Not even the poor without homes, I expect, would want these troubles. Yet, the poor along with those caught up directly in the sub-prime emergency face even rougher times ahead. Inflation is back. For the past five months, headline inflation, that is, everything we consume, has been 4% above the comparable period last year. Even the so-called core inflation rate, that is what we consumer minus food and energy, has been running at 2% for the last seven months.
I have written about how economic policymakers are attached to a measure – core inflation – that having dropped food and fuel seriously under-estimates the increased burdens on typical American households. (See my column, September, 2007)
But an interesting analysis by Neil Irwin and Alejandro Lazo of the Washington Post (March 21, 2008) suggests how even headline inflation misses a much higher increase in the cost of living. Their analysis of government data shows consumer prices for basics has risen 9% since 2006, and now costs a family making $45,000 a year an extra $972. The poor and near poor consume the basics too.
Fearful that the economic roof was falling in, Congress and the Executive agreed to a stimulus package. The idea is that American families need to keep the economy going by spending money.
Don’t put a down payment on the Prius yet. Individuals will receive up to $600 and couples $1200 depending upon income. Families with children will receive $300 for each child.
These are the upper limits. Being poor entitles you to no more than this, despite inflation and diminished or nonexistent employment opportunities.
Without employment, you may not get the money, even if you are poor because you are unemployed. You must have filed a tax return several weeks back and have declared at least $3000 in income. To get the check, Social Security and Veterans benefits, and low income wages count. But to qualify you must have income, a curious requirement when the easiest definition of poverty is the absence of it.

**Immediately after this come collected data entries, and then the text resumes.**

## src/hdl/exec_pkg.sv

```systemverilog
// Shared constants and types for the instruction execution block
package exec_pkg;

	// Instruction word layout
	localparam int INSTR_WIDTH  = 12;        // Bits per instruction word
	localparam int OP_MSB       = 11;        // Operation field, top bit
	localparam int OP_LSB       = 9;         // Operation field, low bit
	localparam int JUMP_K_MSB   = 8;         // Jump target, top bit
	localparam int LIT_MSB      = 7;         // Literal operand, top bit
	localparam int DEST_BIT     = 5;         // Destination selector bit
	localparam int FADDR_MSB    = 4;         // File address, top bit

	// Data path sizes
	localparam int DATA_WIDTH   = 8;         // Accumulator and file width
	localparam int FADDR_WIDTH  = 5;         // File address width
	localparam int PC_WIDTH     = 11;        // Program counter width
	localparam int JUMP_K_WIDTH = 9;         // Jump operand width
	localparam int PAGE_MSB     = 10;        // Page bits in the counter
	localparam int PAGE_LSB     = 9;

	// Status register layout
	localparam logic [FADDR_WIDTH-1:0] STATUS_ADDR = 5'h03;
	localparam int STATUS_PAGE_MSB = 6;      // Page select, top bit
	localparam int STATUS_PAGE_LSB = 5;      // Page select, low bit
	localparam int ZERO_BIT        = 2;      // Zero flag position

	// Reset values and other constants
	localparam logic [DATA_WIDTH-1:0] DATA_RESET = 8'h00;
	localparam logic [PC_WIDTH-1:0]   PC_RESET   = 11'h000;
	localparam logic [PC_WIDTH-1:0]   PC_STEP    = 11'h001;
	localparam logic [DATA_WIDTH-1:0] ZERO_DATA  = 8'h00;
	localparam logic                  DEST_ACC   = 1'b0;

	// Operation codes carried in the operation field
	typedef enum logic [2:0] {
		OP_IDLE     = 3'h0,  // idle_instruction
		OP_JUMP     = 3'h1,  // jump_absolute
		OP_OR_LIT   = 3'h2,  // or_literal_into_acc
		OP_OR_FILE  = 3'h3,  // or_acc_with_file
		OP_STORE    = 3'h4,  // store_acc_to_file
		OP_COPY     = 3'h5,  // copy_file_reg
		OP_LOAD_LIT = 3'h6,  // load_literal_acc
		OP_OPTION   = 3'h7   // load option register
	} op_type;

	// Sequencer states, Gray coded
	typedef enum logic {
		SEQ_EXEC  = 1'b0,    // Accepting instructions
		SEQ_FLUSH = 1'b1     // Second cycle of a jump
	} seq_type;

endpackage : exec_pkg

```

## src/hdl/exec_core.sv

```systemverilog
// Execution core for jump, OR, move, idle and option-load instructions
//
// Overview of operation
// - Jump loads nine-bit target into counter low bits
// - Jump copies status page bits into counter top
// - Jump takes two cycles, flags unchanged
// - OR literal into accumulator, update zero
// - OR accumulator with file, update zero
// - Destination bit zero: accumulator; one: file
// - Copy file to destination, update zero
// - Store accumulator into file, flags unchanged
// - Load literal into accumulator, flags unchanged
// - Option load copies accumulator, flags unchanged
`timescale 1ns/1ps

module exec_core
	import exec_pkg::*;
#(
	parameter int FILE_COUNT = 32              // File registers present
)
(
	input  wire logic                             clock,
	input  wire logic                             srst,
	input  wire logic                             clk_en,
	input  wire logic                             instr_valid,
	input  wire logic [exec_pkg::INSTR_WIDTH-1:0] instr_word,
	output logic                                  instr_ready,
	input  wire logic [exec_pkg::FADDR_WIDTH-1:0] peek_addr,
	output logic      [exec_pkg::DATA_WIDTH-1:0]  peek_data,
	output logic      [exec_pkg::PC_WIDTH-1:0]    pc,
	output logic      [exec_pkg::DATA_WIDTH-1:0]  acc,
	output logic      [exec_pkg::DATA_WIDTH-1:0]  status,
	output logic      [exec_pkg::DATA_WIDTH-1:0]  option,
	output logic                                  zero_flag
);
	import exec_pkg::*;

	// Complete state of the core
	typedef struct packed {
		seq_type                              seq;     // Sequencer state
		logic [PC_WIDTH-1:0]                  pc;      // Program counter
		logic [DATA_WIDTH-1:0]                acc;     // Accumulator
		logic [DATA_WIDTH-1:0]                option;  // Option register
		logic [DATA_WIDTH-1:0]                peek;    // File read-back
		logic [FILE_COUNT-1:0][DATA_WIDTH-1:0] files;  // File registers
	} state_type;

	state_type state_q;                        // Registered state
	state_type state_d;                        // Next state

	// Decoded instruction fields
	op_type                  op_dec;           // Operation
	logic [JUMP_K_WIDTH-1:0] jump_k;           // Jump target
	logic [DATA_WIDTH-1:0]   literal;          // Eight-bit literal
	logic [FADDR_WIDTH-1:0]  faddr;            // File address
	logic                    dest;             // Destination selector
	logic                    take;             // Instruction accepted

	// Execution results
	logic [DATA_WIDTH-1:0]   file_val;         // Addressed file value
	logic [DATA_WIDTH-1:0]   result;           // Computed result
	logic                    result_zero;      // Result equals zero
	logic                    zero_upd;         // Zero flag is written
	logic                    acc_wr;           // Accumulator is written
	logic                    file_wr;          // File is written
	logic                    option_wr;        // Option is written

	// Split instruction word into fields
	assign op_dec  = op_type'(instr_word[OP_MSB:OP_LSB]);
	assign jump_k  = instr_word[JUMP_K_MSB:0];
	assign literal = instr_word[LIT_MSB:0];
	assign faddr   = instr_word[FADDR_MSB:0];
	assign dest    = instr_word[DEST_BIT];

	// Ready only in the execute state and while clocked
	assign instr_ready = clk_en && (state_q.seq == SEQ_EXEC);
	assign take        = instr_ready && instr_valid;

	// Out-of-range addresses read as zero
	assign file_val = (32'(faddr) < FILE_COUNT) ?
		state_q.files[faddr] : ZERO_DATA;

	// Result computation and destination decode
	exec_alu exec_alu_inst (
		.op          (op_dec),
		.acc         (state_q.acc),
		.file_val    (file_val),
		.literal     (literal),
		.dest        (dest),
		.result      (result),
		.result_zero (result_zero),
		.zero_upd    (zero_upd),
		.acc_wr      (acc_wr),
		.file_wr     (file_wr),
		.option_wr   (option_wr)
	);

	// Next-state logic
	always_comb
	begin
		state_d = state_q;
		// Read-back port tracks its address each enabled cycle
		state_d.peek = (32'(peek_addr) < FILE_COUNT) ?
			state_q.files[peek_addr] : ZERO_DATA;
		unique case (state_q.seq)
			// Accept and execute one instruction
			SEQ_EXEC:
			begin
				if (take)
				begin
					if (op_dec == OP_JUMP)
					begin
						// Target low bits and page from status
						state_d.pc[JUMP_K_WIDTH-1:0] = jump_k;
						state_d.pc[PAGE_MSB:PAGE_LSB] =
							state_q.files[STATUS_ADDR]
							[STATUS_PAGE_MSB:STATUS_PAGE_LSB];
						// Second cycle discards the next slot
						state_d.seq = SEQ_FLUSH;
					end
					else
					begin
						// Every other operation steps forward
						state_d.pc = state_q.pc + PC_STEP;
					end
					// Accumulator destination
					if (acc_wr)
					begin
						state_d.acc = result;
					end
					// File destination, one entry per address
					for (int i = 0; i < FILE_COUNT; i++)
					begin
						if (file_wr && (32'(faddr) == i))
						begin
							state_d.files[i] = result;
						end
					end
					// Option register load
					if (option_wr)
					begin
						state_d.option = result;
					end
					// Zero flag wins over a write to status
					if (zero_upd)
					begin
						state_d.files[STATUS_ADDR][ZERO_BIT] =
							result_zero;
					end
				end
			end
			// Discarded slot of a jump, only the read-back and the sequencer state change
			SEQ_FLUSH:
			begin
				state_d.seq = SEQ_EXEC;
			end
		endcase
	end

	// State register with clock enable and synchronous reset
	always_ff @(posedge clock)
	begin
		if (srst)
		begin
			state_q.seq    <= SEQ_EXEC;
			state_q.pc     <= PC_RESET;
			state_q.acc    <= DATA_RESET;
			state_q.option <= DATA_RESET;
			state_q.peek   <= DATA_RESET;
			state_q.files  <= '0;
		end
		else if (clk_en)
		begin
			state_q <= state_d;
		end
	end

	// Registered outputs
	assign pc        = state_q.pc;
	assign acc       = state_q.acc;
	assign option    = state_q.option;
	assign peek_data = state_q.peek;
	assign status    = state_q.files[STATUS_ADDR];
	assign zero_flag = state_q.files[STATUS_ADDR][ZERO_BIT];

	// Helper copy of the registered status
	logic [DATA_WIDTH-1:0] status_prev;        // Status before the edge
	assign status_prev = state_q.files[STATUS_ADDR];

	// Jump target lands in the low counter bits
	a_jump_target_low: assert property (
		@(posedge clock) disable iff (srst)
		take && op_dec == OP_JUMP |=>
			pc[JUMP_K_WIDTH-1:0] == $past(jump_k))
		else $error("jump target not loaded into counter");

	// Page bits come from status bits six and five
	a_jump_page_bits: assert property (
		@(posedge clock) disable iff (srst)
		take && op_dec == OP_JUMP |=>
			pc[PAGE_MSB:PAGE_LSB] ==
			$past(status_prev[STATUS_PAGE_MSB:STATUS_PAGE_LSB]))
		else $error("jump page bits not taken from status");

	// Jump blocks the next slot, then reopens
	a_jump_two_cycle: assert property (
		@(posedge clock) disable iff (srst)
		take && op_dec == OP_JUMP ##1 clk_en |->
			!instr_ready && status == $past(status) ##1
			state_q.seq == SEQ_EXEC)
		else $error("jump not two cycles or flags changed");

	// OR literal result and zero flag
	a_or_literal: assert property (
		@(posedge clock) disable iff (srst)
		take && op_dec == OP_OR_LIT |=>
			acc == ($past(acc) | $past(literal)) &&
			zero_flag == (acc == ZERO_DATA))
		else $error("or literal result wrong");

	// OR with file routed to the accumulator
	a_or_file_acc: assert property (
		@(posedge clock) disable iff (srst)
		take && op_dec == OP_OR_FILE && dest == DEST_ACC |=>
			acc == ($past(acc) | $past(file_val)) &&
			zero_flag == (acc == ZERO_DATA))
		else $error("or with file into accumulator wrong");

	// Destination one writes back the file, not the accumulator
	a_dest_file: assert property (
		@(posedge clock) disable iff (srst)
		take && dest != DEST_ACC && faddr != STATUS_ADDR &&
		(op_dec == OP_OR_FILE || op_dec == OP_COPY) |=>
			acc == $past(acc) &&
			state_q.files[$past(faddr)] == $past(result))
		else $error("file destination not honoured");

	// Copy in place tests the file for zero
	a_copy_zero: assert property (
		@(posedge clock) disable iff (srst)
		take && op_dec == OP_COPY |=>
			zero_flag == ($past(file_val) == ZERO_DATA))
		else $error("copy did not test for zero");

	// Store keeps flags and writes the file
	a_store_file: assert property (
		@(posedge clock) disable iff (srst)
		take && op_dec == OP_STORE && faddr != STATUS_ADDR |=>
			state_q.files[$past(faddr)] == $past(acc) &&
			status == $past(status))
		else $error("store to file wrong");

	// Literal load keeps flags
	a_load_literal: assert property (
		@(posedge clock) disable iff (srst)
		take && op_dec == OP_LOAD_LIT |=>
			acc == $past(literal) && status == $past(status))
		else $error("literal load wrong");

	// Option load copies the accumulator
	a_option_load: assert property (
		@(posedge clock) disable iff (srst)
		take && op_dec == OP_OPTION |=>
			option == $past(acc) && status == $past(status))
		else $error("option load wrong");

	// Zero flag follows any zero-updating result
	a_zero_flag: assert property (
		@(posedge clock) disable iff (srst)
		take && zero_upd |=> zero_flag == $past(result_zero))
		else $error("zero flag mismatch");

	// Idle changes nothing but the counter
	a_idle_only_pc: assert property (
		@(posedge clock) disable iff (srst)
		take && op_dec == OP_IDLE |=>
			pc == $past(pc) + PC_STEP && acc == $past(acc) &&
			state_q.files == $past(state_q.files) &&
			option == $past(option))
		else $error("idle altered state");

endmodule : exec_core

```

## src/hdl/exec_alu.sv

```systemverilog
// Result and write-enable logic for one executed instruction
`timescale 1ns/1ps

module exec_alu
(
	input  wire exec_pkg::op_type                op,
	input  wire logic [exec_pkg::DATA_WIDTH-1:0] acc,
	input  wire logic [exec_pkg::DATA_WIDTH-1:0] file_val,
	input  wire logic [exec_pkg::DATA_WIDTH-1:0] literal,
	input  wire logic                            dest,
	output logic      [exec_pkg::DATA_WIDTH-1:0] result,
	output logic                                 result_zero,
	output logic                                 zero_upd,
	output logic                                 acc_wr,
	output logic                                 file_wr,
	output logic                                 option_wr
);
	import exec_pkg::*;

	// Decode operation into result and destination enables
	always_comb
	begin
		result    = acc;
		zero_upd  = 1'b0;
		acc_wr    = 1'b0;
		file_wr   = 1'b0;
		option_wr = 1'b0;
		unique case (op)
			// Accumulator OR literal, back to accumulator
			OP_OR_LIT:
			begin
				result   = acc | literal;
				zero_upd = 1'b1;
				acc_wr   = 1'b1;
			end
			// Accumulator OR file, routed by destination
			OP_OR_FILE:
			begin
				result   = acc | file_val;
				zero_upd = 1'b1;
				acc_wr   = (dest == DEST_ACC);
				file_wr  = (dest != DEST_ACC);
			end
			// File contents to destination
			OP_COPY:
			begin
				result   = file_val;
				zero_upd = 1'b1;
				acc_wr   = (dest == DEST_ACC);
				file_wr  = (dest != DEST_ACC);
			end
			// Accumulator into file, flags untouched
			OP_STORE:
			begin
				result  = acc;
				file_wr = 1'b1;
			end
			// Literal into accumulator, flags untouched
			OP_LOAD_LIT:
			begin
				result = literal;
				acc_wr = 1'b1;
			end
			// Accumulator into option register
			OP_OPTION:
			begin
				result    = acc;
				option_wr = 1'b1;
			end
			// Jump and idle write nothing here
			OP_JUMP, OP_IDLE:
			begin
				result = acc;
			end
		endcase
	end

	// Zero test on the full result
	assign result_zero = (result == ZERO_DATA);

endmodule : exec_alu

```

## config.mk

```make
export PLATFORM = sky130hd
export DESIGN_NAME = exec_core
export DESIGN_NICKNAME = d
export VERILOG_FILES = /design/src/hdl/exec_pkg.sv /design/src/hdl/exec_core.sv /design/src/hdl/exec_alu.sv
export SDC_FILE = /design/constraint.sdc
export NUM_CORES = 1
export LEC_CHECK = 0
export BUFFER_PORTS_ARGS = -buffer_cell sky130_fd_sc_hd__buf_2
export CELL_PAD_IN_SITES_DETAIL_PLACEMENT = 1
export CELL_PAD_IN_SITES_GLOBAL_PLACEMENT = 1
export CORE_MARGIN = 4
export CORE_UTILIZATION = 30
export DETAILED_ROUTE_END_ITERATION = 6
export PLACE_DENSITY = 0.55
export SLEW_MARGIN = 20
export SYNTH_ARGS = -nofsm -noshare
export SYNTH_HDL_FRONTEND = slang
export SYNTH_SLANG_ARGS = --single-unit
```

## constraint.sdc

```tcl
create_clock -name clock -period 2.64 [get_ports clock]
set_input_delay 0.132 -clock clock [delete_from_list [all_inputs] [get_ports clock]]
set_output_delay 0.132 -clock clock [all_outputs]
set_load 0.005 [all_outputs]
```

==> reports/results.ini, run 1 <==
[run_status]
outcome = finished, violations left
failed_checks = negative hold slack

[drt]
vias_per_cell = 5.37
drtIter0Drc = 956
num_vias = 12700
m1WireLength_um = 26800
drcViolationCount = 0
highest_layer = met4
routedWlPerCell_um = 24.8
dr_wl_met3_um = 2650
wl_met2_um = 27700
wirelength_um = 58800
final_antenna_net_count = 0
dr.pass1.iters = 5

[synth]
async_reset_ff_frac = 0
syn-cell-area_um2 = 15200
ys_types = 56
syn_inst = 1589
mappedNetlistNets = 1611
ys.warnings.count = 0
synth-seq-area-share = 0.384
ys_ff_latch = 292
syn_area_per_cell_um2 = 9.58
yosysTopAreaCellShare = 0.384
synth_area_leader_cell = dfxtp_1
synthTopCellsByArea = dfxtp_1 38%, mux4_2 18%, nor2_1 8.6%, mux2i_1 8.4%, a211oi_1 7.1%
synth-edff-count = 0
yosys_most_used_dff = dfxtp_1

[clock_tree]
numCtsBuffers = 36
cts_max_level = 2
cts_sinks = 292
cts_tree = done
clk_path_buf_depth = 3
clkTransAtPathRegs_ns = 0.06
insertion_delay_ns = 0.55
cts-root-buf = clkbuf_16

[floorplanning]
die_h_um = 233
die_area_um2 = 54400
chipWidth_um = 233
core_um2 = 50200
initial_core_util = 0.303
row_count = 82
io_pins = 66

[timing]
hold_viol = 2
worst_hold_slack_ns = -0.0146
fmax_ghz = 0.385
slew_violations = 0
tns_ns = 0
rsz0062_at_grt = yes
slew_headroom = 0.537
finClkSkew_ns = 0.0163
layout_min_cycle_time_ns = 2.59
worstMarginPinSlew_ns = 0.694
setup_viol = 0
finalCritPeriodShare = 0.983

[global_routing]
grtUsageTotal = 0.214
grt_max_degree = 120
antenna_found_initial = 2
grt_first_pass_wirelength_um = 87400
grt-ovfl-total = 0
grt_pass1_vias = 13000

[setup_path]
r2r_cells = 8
cp-start-kind = flop
r2r_start = state_q[52]$_SDFFE_PP0P_
r2r-end = status[2]$_SDFFE_PP0P_
crit_type = reg -> reg
crit_arrival_ns = 3.04
crit_fanout = 2
worstSetupEndpointType = flop
reg2reg_slack_ns = 0.05
required_ns = 3.08

[finish]
nets = 1696
final_cell_mix = 347 x nor2_1, 290 x dfxtp_1, 161 x buf_4, 143 x a211oi_1, 128 x mux2i_1
drive_gt1_frac = 0.261
synthToLayoutAreaGrowth_pct = 19.8
final_common_cell = nor2_1
design_area_um2 = 18200

[hold_path]
hold_path_end = state_q[233]$_SDFFE_PP0P_
hp-start = srst
hp-class = in -> reg
whs_path_depth = 2

[place]
place_congestion = 0.900
numPortBuffers = 65
dpl.hpwl_um = 43000
placed_area_um2 = 17000

[pwr]
vdd_ir_drop_max_mv = 0.342
leakage_nw = 6.43
p_per_area_nw_per_um2 = 572

[job]
drv_cap = 0

## cell type report
class,instances,area (um^2)
Antenna cell,1,2.50
Inverter,9,33.8
Tap cell,672,841
Clock buffer,53,1060
Sequential cell,292,5850
Clock inverter,10,108
Multi-Input combinational cell,1093,8450
Timing Repair Buffer,242,1900
Fill cell,5614,31900
## critical path, cell delays in order, from the launching register on
cell,delay [ns]
dfxtp_1,0.32
mux4_2,0.47
mux2i_1,0.19
buf_4,0.15
o2111a_2,0.24
o21ai_2,0.08
or3_1,0.34
or4_4,0.42
o41ai_2,0.29
## flip-flops by register name, summed over array words and instances, names as in the netlist
signal / count
status: 8
option: 8
peek_data: 8
pc: 11
state_q: 249
acc: 8
## metal layers
metal,vias up,global-route usage
li1,5889,-
met5,-,0
met2,283,0.346
met3,81,0.0361
met4,0,0.0639
met1,6481,0.294
## logic make-up after synthesis
kind of cell,after synthesis,synth area share
multiplexers,257,0.272
XOR/XNOR,2,0.00115
adder cells (fa/ha/maj),1,0.000822
flip-flops,292,0.384
AO/OA/AOI/OAI,300,0.135
buffers and inverters,204,0.0655
AND/OR/NAND/NOR,533,0.142
## per-stage QoR
stage	utilization	setup slack, ns	power [mW]	instances
after detailed placement	0.339	-0.280	5.52	2305
after global placement	0.339	-0.239	5.51	2305
after global routing	0.363	-0.0596	10.8	2371
after CTS	0.362	0.0225	10.5	2370
final	0.363	0.0457	10.4	2372
after floorplan	-	0.0851	5.08	1589
## repair_timing
| item | CTS | global route |
|---|---|---|
| endpoints found under the hold margin | 1 | 0 |
| cloned | 0 | 1 |
| gates resized for setup | 3 | 8 |
| pin swaps | 3 | 1 |
| buffers inserted | 1 | 0 |
| endpoints found under the setup margin | 1 | 49 |
| hold buffers | 1 | 0 |
## synthesized netlist by cell type (all sizes together) (3+ instances only)
library cell / count
a211oi: 144
a21oi: 73
a22o: 4
a22oi: 12
a31oi: 5
and2: 5
and3: 7
buf: 87
clkbuf: 108
dfxtp: 292
inv: 9
mux2: 5
mux2i: 128
mux4: 124
nand2: 117
nand2b: 3
nand3: 8
nor2: 347
nor2b: 9
nor3: 22
nor3b: 3
o21ai: 27
o221ai: 5
o22ai: 10
o31ai: 3
o41ai: 3
## power by group
group          leakage [nW]  switching [mW]  internal [mW]  total (mW)
clock network         0.578            2.02           2.97        4.98
registers              2.35          0.0173           4.43        4.45
logic                  3.49           0.640          0.355       0.995
total                  6.43            2.67           7.75        10.4
## worst max-delay path by stage
| stage | start | endpoint | cells after the start | slack (ns) |
|---|---|---|---|---|
| after floorplan | state_q[204]$_SDFFE_PP0P_ | status[2]$_SDFFE_PP0P_ | 7 | 0.09 |
| after global placement | instr_word[3] | status[2]$_SDFFE_PP0P_ | 10 | -0.24 |
| after detailed placement | instr_word[3] | state_q[88]$_SDFFE_PP0P_ | 11 | -0.28 |
| after CTS | state_q[4]$_SDFFE_PP0P_ | status[2]$_SDFFE_PP0P_ | 8 | 0.02 |
| after global routing | state_q[20]$_SDFFE_PP0P_ | status[2]$_SDFFE_PP0P_ | 8 | -0.06 |
| final | state_q[52]$_SDFFE_PP0P_ | status[2]$_SDFFE_PP0P_ | 8 | 0.05 |
Note: power is estimated with default switching activity, not from simulation.
==> inputs of run 2 (changes only) <==
--- a/config.mk
+++ b/config.mk
@@ -11,7 +11,7 @@
 export CORE_MARGIN = 4
 export CORE_UTILIZATION = 30
 export DETAILED_ROUTE_END_ITERATION = 6
-export PLACE_DENSITY = 0.55
+export PLACE_DENSITY = 0.65
 export SLEW_MARGIN = 20
 export SYNTH_ARGS = -nofsm -noshare
 export SYNTH_HDL_FRONTEND = slang
==> run 2 against run 1 <==
The flow finishes with violations (negative setup slack). Critical path depth decreased by 2. Flip-flop and latch count unchanged. Sequential share of layout area increased by 0.053 points. Worst hold slack improved by 0.022 ns. Via count grew 2.5%. Die area unchanged. Clock skew up 0.0059 ns. Critical path type unchanged.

Thanks to the Clinton welfare “reform” act of 1996, welfare recipients are eventually cut off from further assistance, job or no job. The result a little over ten years later is that 20% of low-income mothers are without work or welfare benefits, a figure that has doubled since the 1996 law. How do they qualify for the “stimulus?”
It’s movie we have all seen before, I know. But the ending is meaner than usual: when times get tough, we make it tougher on the poor, near-poor, and the working class.
Once more:
7.2 million families holding sub-prime mortgages, disproportionately lower-income, black and Latino are in danger of losing their little bit of the American Dream.
37 million poor people (the definition of poverty for a family of 4 is an income of less than $20,000) can receive $600 a person and $300 per child if they have an income already. If not, then not.
In a society without justice such as ours, poor people, people with one foot out of poverty, and the working class are experiencing a crisis only guessed at on Wall Street where all the mischief began. Those becoming stricken by the crisis — they indeed are the chickens that are coming home to roost. Only for them, it is simply for delivery to Tyson’s.